*** Begin section ***
$ cat src/sv/dnsap_pkg.sv
package dnsap_pkg;

    // default limit on labels in one name
    localparam int DEFAULT_MAX_NAME_LABELS = 128;

    // parse phases
    typedef enum logic [2:0] {
        PH_HEADER = 3'd0,
        PH_NAME   = 3'd1,
        PH_FIXED  = 3'd2,
        PH_RDATA  = 3'd3,
        PH_DONE   = 3'd4
    } phase_t;

    // final status codes
    localparam logic [3:0] ST_OK          = 4'd0;
    localparam logic [3:0] ST_SHORT       = 4'd1;
    localparam logic [3:0] ST_ID_MISMATCH = 4'd2;
    localparam logic [3:0] ST_NOT_RESP    = 4'd3;
    localparam logic [3:0] ST_RCODE       = 4'd4;
    localparam logic [3:0] ST_BAD_QUEST   = 4'd5;
    localparam logic [3:0] ST_BAD_ANSWER  = 4'd6;
    localparam logic [3:0] ST_BAD_RDATA   = 4'd7;
    localparam logic [3:0] ST_NO_A        = 4'd8;

    // result kinds
    localparam logic KIND_ADDRESS = 1'b0;
    localparam logic KIND_STATUS  = 1'b1;

    // last header byte position, header done position and last positions of the question and answer fixed fields
    localparam logic [3:0] HDR_LAST_POS  = 4'd11;
    localparam logic [3:0] HDR_DONE_POS  = 4'd12;
    localparam logic [3:0] QFIX_LAST_POS = 4'd3;
    localparam logic [3:0] AFIX_LAST_POS = 4'd9;

    // one result word
    typedef struct packed {
        logic        record_kind;
        logic [31:0] ipv4_address;
        logic [3:0]  status;
        logic [3:0]  response_code;
        logic        end_of_run;
    } result_t;

endpackage

$ cat src/sv/dns_a_response_parser.sv
// DNS A-record response parser. Feed the response one byte per word on the s_ channel with
// s_last_byte on its final byte; the block checks the 12-byte header against cfg_wr_data
// (written with cfg_wr_en while idle), skips the questions, walks the answers and returns on
// the m_ channel one word for every class-1, type-1 answer with 4 bytes of rdata (as soon as
// its fourth rdata byte arrives) and one status word on the last byte, after which the next
// byte starts a new message. Every byte is parsed in the cycle it is accepted, so one byte a
// cycle is taken while the sink keeps up. Results go through a three-entry output queue;
// s_ready is high while the queue holds at most one word, or two while the sink takes one,
// so a last byte that also completes an address (two words) does not stall a sink that keeps
// up, and a stalled sink stops intake once two words wait.
module dns_a_response_parser #(
    parameter int MAX_NAME_LABELS = dnsap_pkg::DEFAULT_MAX_NAME_LABELS
) (
    input  logic        aclk,
    input  logic        aresetn,
    input  logic        cfg_wr_en,
    input  logic [15:0] cfg_wr_data,
    input  logic        s_valid,
    output logic        s_ready,
    input  logic [7:0]  s_byte_value,
    input  logic        s_last_byte,
    output logic        m_valid,
    input  logic        m_ready,
    output logic        m_record_kind,
    output logic [31:0] m_ipv4_address,
    output logic [3:0]  m_status,
    output logic [3:0]  m_response_code,
    output logic        m_end_of_run
);

    localparam logic [7:0] LABEL_LIMIT = 8'(MAX_NAME_LABELS);

    // error code for a message cut or broken inside a section
    function automatic logic [3:0] sec_err(input logic [15:0] q_left,
                                           input dnsap_pkg::phase_t ph);
        logic [3:0] code;
        if (q_left != 16'd0) begin
            code = dnsap_pkg::ST_BAD_QUEST;
        end else if (ph == dnsap_pkg::PH_RDATA) begin
            code = dnsap_pkg::ST_BAD_RDATA;
        end else begin
            code = dnsap_pkg::ST_BAD_ANSWER;
        end
        return code;
    endfunction

    logic [15:0] exp_id_reg;
    dnsap_pkg::phase_t phase_reg, phase_next;
    logic [3:0]  hpos_reg, hpos_next;
    logic [15:0] qleft_reg, qleft_next;
    logic [15:0] aleft_reg, aleft_next;
    logic [5:0]  lbl_reg, lbl_next;
    logic [7:0]  labels_reg, labels_next;
    logic        ptr_reg, ptr_next;
    logic [3:0]  fpos_reg, fpos_next;
    logic [15:0] type_reg, type_next;
    logic [15:0] class_reg, class_next;
    logic [15:0] rdleft_reg, rdleft_next;
    logic        isa_reg, isa_next;
    logic [31:0] acc_reg, acc_next;
    logic [3:0]  err_reg, err_next;
    logic [3:0]  rcode_reg, rcode_next;
    logic        found_reg, found_next;

    dnsap_pkg::result_t q_reg [3];
    dnsap_pkg::result_t q_next [3];
    logic [1:0]  count_reg, count_next;

    logic        accept;
    logic        pop;
    logic        emit_addr;
    logic        emit_stat;
    logic        do_next;
    logic [31:0] addr_res;
    logic [3:0]  st_res;
    logic [3:0]  rc_res;
    logic [15:0] word;
    logic [1:0]  push_n;
    logic [1:0]  base;
    dnsap_pkg::result_t r0, r1;

    assign s_ready = (count_reg <= 2'd1) || (count_reg == 2'd2 && m_ready);
    assign accept  = s_valid && s_ready;
    assign m_valid = (count_reg != 2'd0);
    assign pop     = m_valid && m_ready;
    assign word    = {acc_reg[7:0], s_byte_value};

    // configured transaction id
    always_ff @(posedge aclk) begin
        if (!aresetn) begin
            exp_id_reg <= 16'd0;
        end else if (cfg_wr_en) begin
            exp_id_reg <= cfg_wr_data;
        end
    end

    // per-byte parse step
    always_comb begin
        phase_next  = phase_reg;
        hpos_next   = hpos_reg;
        qleft_next  = qleft_reg;
        aleft_next  = aleft_reg;
        lbl_next    = lbl_reg;
        labels_next = labels_reg;
        ptr_next    = ptr_reg;
        fpos_next   = fpos_reg;
        type_next   = type_reg;
        class_next  = class_reg;
        rdleft_next = rdleft_reg;
        isa_next    = isa_reg;
        acc_next    = acc_reg;
        err_next    = err_reg;
        rcode_next  = rcode_reg;
        found_next  = found_reg;
        emit_addr   = 1'b0;
        emit_stat   = 1'b0;
        do_next     = 1'b0;
        addr_res    = 32'd0;
        st_res      = dnsap_pkg::ST_OK;
        rc_res      = 4'd0;

        if (accept) begin
            if (phase_reg == dnsap_pkg::PH_HEADER) begin
                // header words, high byte parked in the accumulator
                case (hpos_reg)
                    4'd0, 4'd2, 4'd4, 4'd6: begin
                        acc_next = {24'd0, s_byte_value};
                    end
                    4'd1: begin
                        if (word != exp_id_reg && err_next == dnsap_pkg::ST_OK) begin
                            err_next = dnsap_pkg::ST_ID_MISMATCH;
                        end
                    end
                    4'd3: begin
                        if (!word[15] && err_next == dnsap_pkg::ST_OK) begin
                            err_next = dnsap_pkg::ST_NOT_RESP;
                        end
                        if (word[3:0] != 4'd0 && err_next == dnsap_pkg::ST_OK) begin
                            rcode_next = word[3:0];
                            err_next   = dnsap_pkg::ST_RCODE;
                        end
                    end
                    4'd5: begin
                        qleft_next = word;
                    end
                    4'd7: begin
                        aleft_next = word;
                    end
                    default: begin
                    end
                endcase
                if (hpos_reg >= dnsap_pkg::HDR_LAST_POS) begin
                    hpos_next = dnsap_pkg::HDR_DONE_POS;
                    acc_next  = 32'd0;
                    if (err_next == dnsap_pkg::ST_OK) begin
                        do_next = 1'b1;
                    end else begin
                        phase_next = dnsap_pkg::PH_DONE;
                    end
                end else begin
                    hpos_next = hpos_reg + 4'd1;
                end
            end else if (err_reg == dnsap_pkg::ST_OK) begin
                case (phase_reg)
                    dnsap_pkg::PH_NAME: begin
                        // labels, pointers and the terminating zero
                        if (ptr_reg) begin
                            ptr_next   = 1'b0;
                            phase_next = dnsap_pkg::PH_FIXED;
                            fpos_next  = 4'd0;
                        end else if (lbl_reg != 6'd0) begin
                            lbl_next = lbl_reg - 6'd1;
                        end else if (labels_reg >= LABEL_LIMIT) begin
                            err_next = sec_err(qleft_reg, phase_reg);
                        end else if (s_byte_value[7:6] == 2'b11) begin
                            ptr_next = 1'b1;
                        end else if (s_byte_value[7:6] != 2'b00) begin
                            err_next = sec_err(qleft_reg, phase_reg);
                        end else if (s_byte_value == 8'd0) begin
                            phase_next = dnsap_pkg::PH_FIXED;
                            fpos_next  = 4'd0;
                        end else begin
                            lbl_next    = s_byte_value[5:0];
                            labels_next = labels_reg + 8'd1;
                        end
                    end
                    dnsap_pkg::PH_FIXED: begin
                        if (qleft_reg != 16'd0) begin
                            // question type and class
                            if (fpos_reg >= dnsap_pkg::QFIX_LAST_POS) begin
                                qleft_next = qleft_reg - 16'd1;
                                do_next    = 1'b1;
                            end else begin
                                fpos_next = fpos_reg + 4'd1;
                            end
                        end else begin
                            // answer type, class, ttl, rdlength
                            if (fpos_reg <= 4'd1) begin
                                type_next = {type_reg[7:0], s_byte_value};
                            end else if (fpos_reg <= 4'd3) begin
                                class_next = {class_reg[7:0], s_byte_value};
                            end else if (fpos_reg >= 4'd8) begin
                                rdleft_next = {rdleft_reg[7:0], s_byte_value};
                            end
                            if (fpos_reg < dnsap_pkg::AFIX_LAST_POS) begin
                                fpos_next = fpos_reg + 4'd1;
                            end else begin
                                isa_next   = (type_reg == 16'd1) && (class_reg == 16'd1)
                                             && (rdleft_next == 16'd4);
                                type_next  = 16'd0;
                                class_next = 16'd0;
                                acc_next   = 32'd0;
                                fpos_next  = 4'd0;
                                if (rdleft_next == 16'd0) begin
                                    aleft_next = aleft_reg - 16'd1;
                                    do_next    = 1'b1;
                                end else begin
                                    phase_next = dnsap_pkg::PH_RDATA;
                                end
                            end
                        end
                    end
                    dnsap_pkg::PH_RDATA: begin
                        // rdata, collected only for an A record
                        if (isa_reg) begin
                            acc_next = {acc_reg[23:0], s_byte_value};
                        end
                        rdleft_next = rdleft_reg - 16'd1;
                        if (rdleft_next == 16'd0) begin
                            if (isa_reg) begin
                                emit_addr  = 1'b1;
                                addr_res   = acc_next;
                                found_next = 1'b1;
                            end
                            isa_next   = 1'b0;
                            acc_next   = 32'd0;
                            aleft_next = aleft_reg - 16'd1;
                            do_next    = 1'b1;
                        end
                    end
                    default: begin
                    end
                endcase
            end

            // move on to the next record or finish
            if (do_next) begin
                if (qleft_next != 16'd0 || aleft_next != 16'd0) begin
                    phase_next  = dnsap_pkg::PH_NAME;
                    labels_next = 8'd0;
                    lbl_next    = 6'd0;
                    ptr_next    = 1'b0;
                end else begin
                    phase_next = dnsap_pkg::PH_DONE;
                end
            end

            // final status and clear for the next message
            if (s_last_byte) begin
                emit_stat = 1'b1;
                if (phase_next == dnsap_pkg::PH_HEADER) begin
                    st_res = dnsap_pkg::ST_SHORT;
                end else if (err_next != dnsap_pkg::ST_OK) begin
                    st_res = err_next;
                end else if (phase_next != dnsap_pkg::PH_DONE) begin
                    st_res = sec_err(qleft_next, phase_next);
                end else if (!found_next) begin
                    st_res = dnsap_pkg::ST_NO_A;
                end else begin
                    st_res = dnsap_pkg::ST_OK;
                end
                rc_res = (st_res == dnsap_pkg::ST_RCODE) ? rcode_next : 4'd0;

                phase_next  = dnsap_pkg::PH_HEADER;
                hpos_next   = 4'd0;
                qleft_next  = 16'd0;
                aleft_next  = 16'd0;
                lbl_next    = 6'd0;
                labels_next = 8'd0;
                ptr_next    = 1'b0;
                fpos_next   = 4'd0;
                type_next   = 16'd0;
                class_next  = 16'd0;
                rdleft_next = 16'd0;
                isa_next    = 1'b0;
                acc_next    = 32'd0;
                err_next    = dnsap_pkg::ST_OK;
                rcode_next  = 4'd0;
                found_next  = 1'b0;
            end
        end
    end

    // parse state registers
    always_ff @(posedge aclk) begin
        if (!aresetn) begin
            phase_reg  <= dnsap_pkg::PH_HEADER;
            hpos_reg   <= 4'd0;
            qleft_reg  <= 16'd0;
            aleft_reg  <= 16'd0;
            lbl_reg    <= 6'd0;
            labels_reg <= 8'd0;
            ptr_reg    <= 1'b0;
            fpos_reg   <= 4'd0;
            type_reg   <= 16'd0;
            class_reg  <= 16'd0;
            rdleft_reg <= 16'd0;
            isa_reg    <= 1'b0;
            acc_reg    <= 32'd0;
            err_reg    <= dnsap_pkg::ST_OK;
            rcode_reg  <= 4'd0;
            found_reg  <= 1'b0;
        end else begin
            phase_reg  <= phase_next;
            hpos_reg   <= hpos_next;
            qleft_reg  <= qleft_next;
            aleft_reg  <= aleft_next;
            lbl_reg    <= lbl_next;
            labels_reg <= labels_next;
            ptr_reg    <= ptr_next;
            fpos_reg   <= fpos_next;
            type_reg   <= type_next;
            class_reg  <= class_next;
            rdleft_reg <= rdleft_next;
            isa_reg    <= isa_next;
            acc_reg    <= acc_next;
            err_reg    <= err_next;
            rcode_reg  <= rcode_next;
            found_reg  <= found_next;
        end
    end

    // words produced by this byte, address first
    always_comb begin
        r1.record_kind   = dnsap_pkg::KIND_STATUS;
        r1.ipv4_address  = 32'd0;
        r1.status        = st_res;
        r1.response_code = rc_res;
        r1.end_of_run    = 1'b1;
        if (emit_addr) begin
            r0.record_kind   = dnsap_pkg::KIND_ADDRESS;
            r0.ipv4_address  = addr_res;
            r0.status        = dnsap_pkg::ST_OK;
            r0.response_code = 4'd0;
            r0.end_of_run    = !s_last_byte;
        end else begin
            r0 = r1;
        end
        push_n = 2'(emit_addr) + 2'(emit_stat);
    end

    // output queue: shift on pop, append behind the occupied entries
    always_comb begin
        base = count_reg - 2'(pop);
        for (int i = 0; i < 3; i++) begin
            if (pop && i < 2) begin
                q_next[i] = q_reg[i + 1];
            end else begin
                q_next[i] = q_reg[i];
            end
        end
        for (int i = 0; i < 3; i++) begin
            if (push_n != 2'd0 && 2'(i) == base) begin
                q_next[i] = r0;
            end else if (push_n == 2'd2 && 2'(i) == base + 2'd1) begin
                q_next[i] = r1;
            end
        end
        count_next = base + push_n;
    end

    always_ff @(posedge aclk) begin
        if (!aresetn) begin
            count_reg <= 2'd0;
        end else begin
            count_reg <= count_next;
        end
    end

    always_ff @(posedge aclk) begin
        for (int i = 0; i < 3; i++) begin
            q_reg[i] <= q_next[i];
        end
    end

    assign m_record_kind   = q_reg[0].record_kind;
    assign m_ipv4_address  = q_reg[0].ipv4_address;
    assign m_status        = q_reg[0].status;
    assign m_response_code = q_reg[0].response_code;
    assign m_end_of_run    = q_reg[0].end_of_run;

    // a status word always closes the run of its byte
    a_status_ends_run: assert property (@(posedge aclk) disable iff (!aresetn)
        m_valid && m_record_kind == dnsap_pkg::KIND_STATUS |-> m_end_of_run)
        else $error("status word without end_of_run");

    // an address word carries no status or rcode
    a_addr_clean: assert property (@(posedge aclk) disable iff (!aresetn)
        m_valid && m_record_kind == dnsap_pkg::KIND_ADDRESS |->
        m_status == dnsap_pkg::ST_OK && m_response_code == 4'd0)
        else $error("address word with status bits");

    // rcode only reported with the rcode status
    a_rcode_status: assert property (@(posedge aclk) disable iff (!aresetn)
        m_valid && m_response_code != 4'd0 |-> m_status == dnsap_pkg::ST_RCODE)
        else $error("rcode without rcode status");

    // no address once an error is latched
    a_no_addr_after_err: assert property (@(posedge aclk) disable iff (!aresetn)
        accept && err_reg != dnsap_pkg::ST_OK |-> !emit_addr)
        else $error("address emitted after error");

    // the last byte leaves the parser at the start of a header
    a_last_restarts: assert property (@(posedge aclk) disable iff (!aresetn)
        accept && s_last_byte |=> phase_reg == dnsap_pkg::PH_HEADER && hpos_reg == 4'd0
        && err_reg == dnsap_pkg::ST_OK)
        else $error("parser not restarted after last byte");

endmodule

$ cat config.mk
export PLATFORM = sky130hd
export DESIGN_NAME = dns_a_response_parser
export DESIGN_NICKNAME = d
export VERILOG_FILES = /design/src/sv/dnsap_pkg.sv /design/src/sv/dns_a_response_parser.sv
export SDC_FILE = /design/constraint.sdc
export NUM_CORES = 1
export LEC_CHECK = 0
export BUFFER_PORTS_ARGS = -buffer_cell sky130_fd_sc_hd__buf_4
export CAP_MARGIN = 5
export CORE_MARGIN = 4
export CORE_UTILIZATION = 60
export CTS_BUF_LIST = sky130_fd_sc_hd__clkbuf_8 sky130_fd_sc_hd__clkbuf_16
export CTS_CLUSTER_DIAMETER = 40
export CTS_CLUSTER_SIZE = 8
export DETAILED_ROUTE_END_ITERATION = 8
export GPL_ROUTABILITY_DRIVEN = 1
export PLACE_DENSITY = 0.78
export SLEW_MARGIN = 10
export SYNTH_ARGS = -nofsm -noshare
export SYNTH_HDL_FRONTEND = slang
export SYNTH_SLANG_ARGS = --single-unit
export TNS_END_PERCENT = 1
$ cat constraint.sdc
create_clock -name aclk -period 7.52 [get_ports aclk]
set_clock_uncertainty 0.15 [all_clocks]
set_input_delay 1.504 -clock aclk [delete_from_list [all_inputs] [get_ports aclk]]
set_output_delay 1.504 -clock aclk [all_outputs]
set_load 0.01 [all_outputs]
*** End section ***
What you will do: Starting at the top of the data above, repeat every line exactly until the line containing "localparam logic [3:0] ST_RCODE" has been given, then stop.

Response to this exercise:
$ cat src/sv/dnsap_pkg.sv
package dnsap_pkg;

    // default limit on labels in one name
    localparam int DEFAULT_MAX_NAME_LABELS = 128;

    // parse phases
    typedef enum logic [2:0] {
        PH_HEADER = 3'd0,
        PH_NAME   = 3'd1,
        PH_FIXED  = 3'd2,
        PH_RDATA  = 3'd3,
        PH_DONE   = 3'd4
    } phase_t;

    // final status codes
    localparam logic [3:0] ST_OK          = 4'd0;
    localparam logic [3:0] ST_SHORT       = 4'd1;
    localparam logic [3:0] ST_ID_MISMATCH = 4'd2;
    localparam logic [3:0] ST_NOT_RESP    = 4'd3;
    localparam logic [3:0] ST_RCODE       = 4'd4;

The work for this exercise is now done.